Heidelberg/Düsseldorf. Unmittelbar nach dem Spiel hatte es Thorsten Storm eilig. Schnell rein ins Auto und ab nach Köln lautete die Devise. Dorthin, wo sich am Wochenende der europäische Handball-Adel traf, dorthin, wo das erste Final-Four-Turnier der Champions League stattfand. Das Gipfeltreffen wollte der Manager der Rhein-Neckar Löwen auf keinen Fall verpassen. Die Vorfreude war groß, die eigene Laune dagegen eher bescheiden. Kein Wunder, denn das, was er kurz zuvor von seinem Personal gesehen hatte, schmeckte ihm nicht sonderlich: Der 30:22 (18:11)-Sieg bei der HSG Düsseldorf war zähe Kost, alles andere als überzeugend. Die Düsseldorfer sind damit – zusammen mit GWD Minden – aus dem Handball-Oberhaus abgestiegen.

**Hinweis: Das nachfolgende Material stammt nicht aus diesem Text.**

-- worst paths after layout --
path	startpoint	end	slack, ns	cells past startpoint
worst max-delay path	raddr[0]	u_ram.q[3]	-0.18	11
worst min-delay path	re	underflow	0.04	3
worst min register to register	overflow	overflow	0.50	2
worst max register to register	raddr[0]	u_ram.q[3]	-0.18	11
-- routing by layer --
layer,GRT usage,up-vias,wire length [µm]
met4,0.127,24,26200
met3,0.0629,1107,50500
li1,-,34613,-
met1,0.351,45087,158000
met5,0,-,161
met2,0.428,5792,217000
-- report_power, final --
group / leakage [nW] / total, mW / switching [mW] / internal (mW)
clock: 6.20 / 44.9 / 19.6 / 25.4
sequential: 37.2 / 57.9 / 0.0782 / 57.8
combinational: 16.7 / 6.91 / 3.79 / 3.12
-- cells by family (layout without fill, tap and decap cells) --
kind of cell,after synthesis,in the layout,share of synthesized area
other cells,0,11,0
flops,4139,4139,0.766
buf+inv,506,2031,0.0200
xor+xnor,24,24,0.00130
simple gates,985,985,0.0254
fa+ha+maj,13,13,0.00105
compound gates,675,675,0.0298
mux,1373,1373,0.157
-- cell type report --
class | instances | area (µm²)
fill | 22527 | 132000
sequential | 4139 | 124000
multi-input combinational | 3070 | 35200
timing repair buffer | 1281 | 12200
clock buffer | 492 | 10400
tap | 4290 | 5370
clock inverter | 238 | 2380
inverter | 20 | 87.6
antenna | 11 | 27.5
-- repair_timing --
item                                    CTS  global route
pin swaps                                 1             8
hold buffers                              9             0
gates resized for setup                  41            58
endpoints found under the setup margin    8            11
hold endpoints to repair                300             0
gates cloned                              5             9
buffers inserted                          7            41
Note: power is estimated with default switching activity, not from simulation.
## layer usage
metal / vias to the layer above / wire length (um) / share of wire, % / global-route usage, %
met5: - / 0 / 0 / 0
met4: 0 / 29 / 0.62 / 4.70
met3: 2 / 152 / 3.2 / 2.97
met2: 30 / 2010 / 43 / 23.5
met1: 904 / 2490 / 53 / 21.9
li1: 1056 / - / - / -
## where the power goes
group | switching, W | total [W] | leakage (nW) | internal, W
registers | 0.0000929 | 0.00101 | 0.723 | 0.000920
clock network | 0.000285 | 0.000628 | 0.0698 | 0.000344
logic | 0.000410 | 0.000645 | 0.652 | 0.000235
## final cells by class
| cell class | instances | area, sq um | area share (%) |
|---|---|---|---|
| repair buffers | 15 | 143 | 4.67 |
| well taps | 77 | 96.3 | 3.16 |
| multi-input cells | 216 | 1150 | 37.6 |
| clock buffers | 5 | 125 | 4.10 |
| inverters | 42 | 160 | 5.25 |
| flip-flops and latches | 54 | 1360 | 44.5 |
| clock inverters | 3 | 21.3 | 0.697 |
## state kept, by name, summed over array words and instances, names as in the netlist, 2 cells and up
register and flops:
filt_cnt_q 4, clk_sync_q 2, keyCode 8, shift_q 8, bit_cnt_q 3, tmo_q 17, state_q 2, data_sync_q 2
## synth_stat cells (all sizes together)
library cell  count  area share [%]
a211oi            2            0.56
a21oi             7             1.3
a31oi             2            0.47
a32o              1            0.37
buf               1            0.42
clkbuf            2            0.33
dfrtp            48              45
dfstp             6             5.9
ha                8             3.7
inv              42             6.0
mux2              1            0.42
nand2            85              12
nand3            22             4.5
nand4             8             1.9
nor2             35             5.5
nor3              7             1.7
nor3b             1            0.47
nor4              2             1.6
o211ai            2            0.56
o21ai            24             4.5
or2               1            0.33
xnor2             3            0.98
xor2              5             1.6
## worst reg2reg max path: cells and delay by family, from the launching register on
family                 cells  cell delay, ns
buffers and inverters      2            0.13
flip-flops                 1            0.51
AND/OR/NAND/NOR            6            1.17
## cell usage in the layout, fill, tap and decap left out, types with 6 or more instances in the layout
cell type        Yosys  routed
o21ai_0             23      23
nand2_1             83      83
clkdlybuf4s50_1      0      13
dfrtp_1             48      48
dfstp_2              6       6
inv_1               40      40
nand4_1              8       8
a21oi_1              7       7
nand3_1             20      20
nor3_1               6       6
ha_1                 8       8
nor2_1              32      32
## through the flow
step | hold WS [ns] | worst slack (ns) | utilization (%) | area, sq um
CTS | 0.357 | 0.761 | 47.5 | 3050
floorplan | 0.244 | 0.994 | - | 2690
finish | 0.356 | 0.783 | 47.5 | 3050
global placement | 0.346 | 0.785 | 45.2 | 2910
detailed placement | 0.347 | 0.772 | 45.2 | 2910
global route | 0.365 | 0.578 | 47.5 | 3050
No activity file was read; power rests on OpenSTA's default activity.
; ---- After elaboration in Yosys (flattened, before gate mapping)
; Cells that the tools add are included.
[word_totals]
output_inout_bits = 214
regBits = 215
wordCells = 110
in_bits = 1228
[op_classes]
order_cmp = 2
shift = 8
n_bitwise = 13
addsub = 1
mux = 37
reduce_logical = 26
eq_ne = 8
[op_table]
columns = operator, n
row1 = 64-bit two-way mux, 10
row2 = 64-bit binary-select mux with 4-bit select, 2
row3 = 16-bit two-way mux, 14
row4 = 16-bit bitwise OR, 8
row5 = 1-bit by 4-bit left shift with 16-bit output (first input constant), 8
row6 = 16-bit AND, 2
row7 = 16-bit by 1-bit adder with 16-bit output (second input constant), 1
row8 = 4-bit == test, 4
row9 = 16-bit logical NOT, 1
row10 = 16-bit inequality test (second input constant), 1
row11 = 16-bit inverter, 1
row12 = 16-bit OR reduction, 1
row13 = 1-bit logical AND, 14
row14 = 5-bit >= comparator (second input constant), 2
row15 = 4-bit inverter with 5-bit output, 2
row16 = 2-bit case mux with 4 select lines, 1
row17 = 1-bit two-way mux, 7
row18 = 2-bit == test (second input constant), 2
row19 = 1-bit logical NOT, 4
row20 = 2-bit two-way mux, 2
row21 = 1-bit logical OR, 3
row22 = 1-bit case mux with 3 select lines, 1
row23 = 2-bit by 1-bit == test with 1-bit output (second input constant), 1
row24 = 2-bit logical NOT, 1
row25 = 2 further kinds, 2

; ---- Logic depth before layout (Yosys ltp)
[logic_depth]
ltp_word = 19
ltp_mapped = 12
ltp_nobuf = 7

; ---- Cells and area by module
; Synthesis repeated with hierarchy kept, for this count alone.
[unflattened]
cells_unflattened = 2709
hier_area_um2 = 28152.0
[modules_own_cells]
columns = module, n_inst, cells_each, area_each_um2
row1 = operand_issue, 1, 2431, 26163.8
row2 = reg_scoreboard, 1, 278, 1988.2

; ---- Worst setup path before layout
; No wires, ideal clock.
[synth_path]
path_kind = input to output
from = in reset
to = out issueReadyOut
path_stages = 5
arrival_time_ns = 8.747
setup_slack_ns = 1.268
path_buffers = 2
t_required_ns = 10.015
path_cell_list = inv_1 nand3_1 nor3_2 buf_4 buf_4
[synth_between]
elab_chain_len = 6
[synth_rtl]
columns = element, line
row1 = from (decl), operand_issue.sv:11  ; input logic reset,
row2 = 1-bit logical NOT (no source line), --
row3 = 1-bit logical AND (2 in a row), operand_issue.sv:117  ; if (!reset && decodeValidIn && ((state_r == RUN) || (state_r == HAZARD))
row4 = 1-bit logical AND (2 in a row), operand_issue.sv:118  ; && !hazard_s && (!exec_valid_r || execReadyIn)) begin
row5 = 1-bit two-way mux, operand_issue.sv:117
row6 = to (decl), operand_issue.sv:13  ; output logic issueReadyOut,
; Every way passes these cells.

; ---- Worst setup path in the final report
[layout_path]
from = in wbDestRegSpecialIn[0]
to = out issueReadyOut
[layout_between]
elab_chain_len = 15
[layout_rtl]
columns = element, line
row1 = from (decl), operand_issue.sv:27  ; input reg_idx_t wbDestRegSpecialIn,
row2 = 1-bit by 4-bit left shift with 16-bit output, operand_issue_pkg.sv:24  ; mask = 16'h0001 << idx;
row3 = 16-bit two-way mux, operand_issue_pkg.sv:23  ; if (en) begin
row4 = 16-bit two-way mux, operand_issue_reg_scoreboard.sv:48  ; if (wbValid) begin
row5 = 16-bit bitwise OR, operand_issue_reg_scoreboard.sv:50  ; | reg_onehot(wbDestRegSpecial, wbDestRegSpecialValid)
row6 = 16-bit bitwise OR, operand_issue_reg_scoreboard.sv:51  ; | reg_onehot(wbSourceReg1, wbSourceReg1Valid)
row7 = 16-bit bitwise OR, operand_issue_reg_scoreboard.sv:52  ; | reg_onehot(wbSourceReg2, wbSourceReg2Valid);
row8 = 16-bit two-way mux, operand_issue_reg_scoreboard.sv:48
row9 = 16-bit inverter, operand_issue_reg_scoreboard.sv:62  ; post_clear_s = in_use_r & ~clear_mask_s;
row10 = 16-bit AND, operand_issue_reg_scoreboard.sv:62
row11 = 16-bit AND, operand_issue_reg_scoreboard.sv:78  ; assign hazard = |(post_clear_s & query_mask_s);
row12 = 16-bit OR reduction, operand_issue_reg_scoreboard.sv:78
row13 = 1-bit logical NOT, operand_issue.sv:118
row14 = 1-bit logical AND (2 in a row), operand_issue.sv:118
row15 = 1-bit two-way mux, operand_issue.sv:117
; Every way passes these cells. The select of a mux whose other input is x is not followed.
### src/rtl/pll_sup_pkg.sv
// Shared definitions for the PLL lock supervisor: FSM state encoding,
// output field widths and the counter-width helper.
package pll_sup_pkg;

    typedef enum logic [2:0] {
        PRST   = 3'd0,
        WAIT   = 3'd1,
        STABLE = 3'd2,
        REL    = 3'd3,
        RUN    = 3'd4,
        LOSS   = 3'd5,
        FAULT  = 3'd6
    } state_t;

    localparam int ATTEMPT_W  = 4;
    localparam int LOSS_CNT_W = 8;

    // Extra bit keeps the largest loaded value representable when it is a power of two.
    function automatic int cnt_width(input int a, input int b, input int c);
        int m;
        m = a;
        if (b > m) m = b;
        if (c > m) m = c;
        return $clog2(m) + 1;
    endfunction

endpackage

Von einer glorreichen Sieben waren die Löwen wieder einmal weit entfernt. Storm bringt es auf den Punkt: „Die ersten zwanzig Minuten haben wir uns ordentlich präsentiert, danach schlichen sich aber leider wieder viele Unkonzentriertheiten ein. Aber jeder Sieg ist wichtig für uns.“ Erneut wurden etliche hundertprozentige Chancen leichtfertig verballert. Wobei ohnehin klar war, dass es in Düsseldorf keinen Schönheitspreis zu gewinnen gibt. Dazu ist die HSG zu schwach, zu limitiert. Einziger Lichtblick im Rheinland: Henning Fritz machte seine Sache überdurchschnittlich gut. Der Torhüter der Löwen zeichnete sich mehrfach aus, angelte sich zahlreiche Bälle, „fischte“ so manchen Rückraum-Kracher von der Linie.

Am kommenden Sonntag steigt nun das letzte Saisonspiel der Gelbhemden. Und es wartet erneut eine Pflichtaufgabe: Wetzlar kreuzt zum Abschluss in der Karlsruher Europahalle auf. Ein Sieg soll her, einer, der vielleicht noch Gold wert sein kann. Denn die Lindgren-Sieben hofft noch, schielt noch auf den vierten Rang, der zur Qualifikationsturnier für die Champions League berechtigen würde.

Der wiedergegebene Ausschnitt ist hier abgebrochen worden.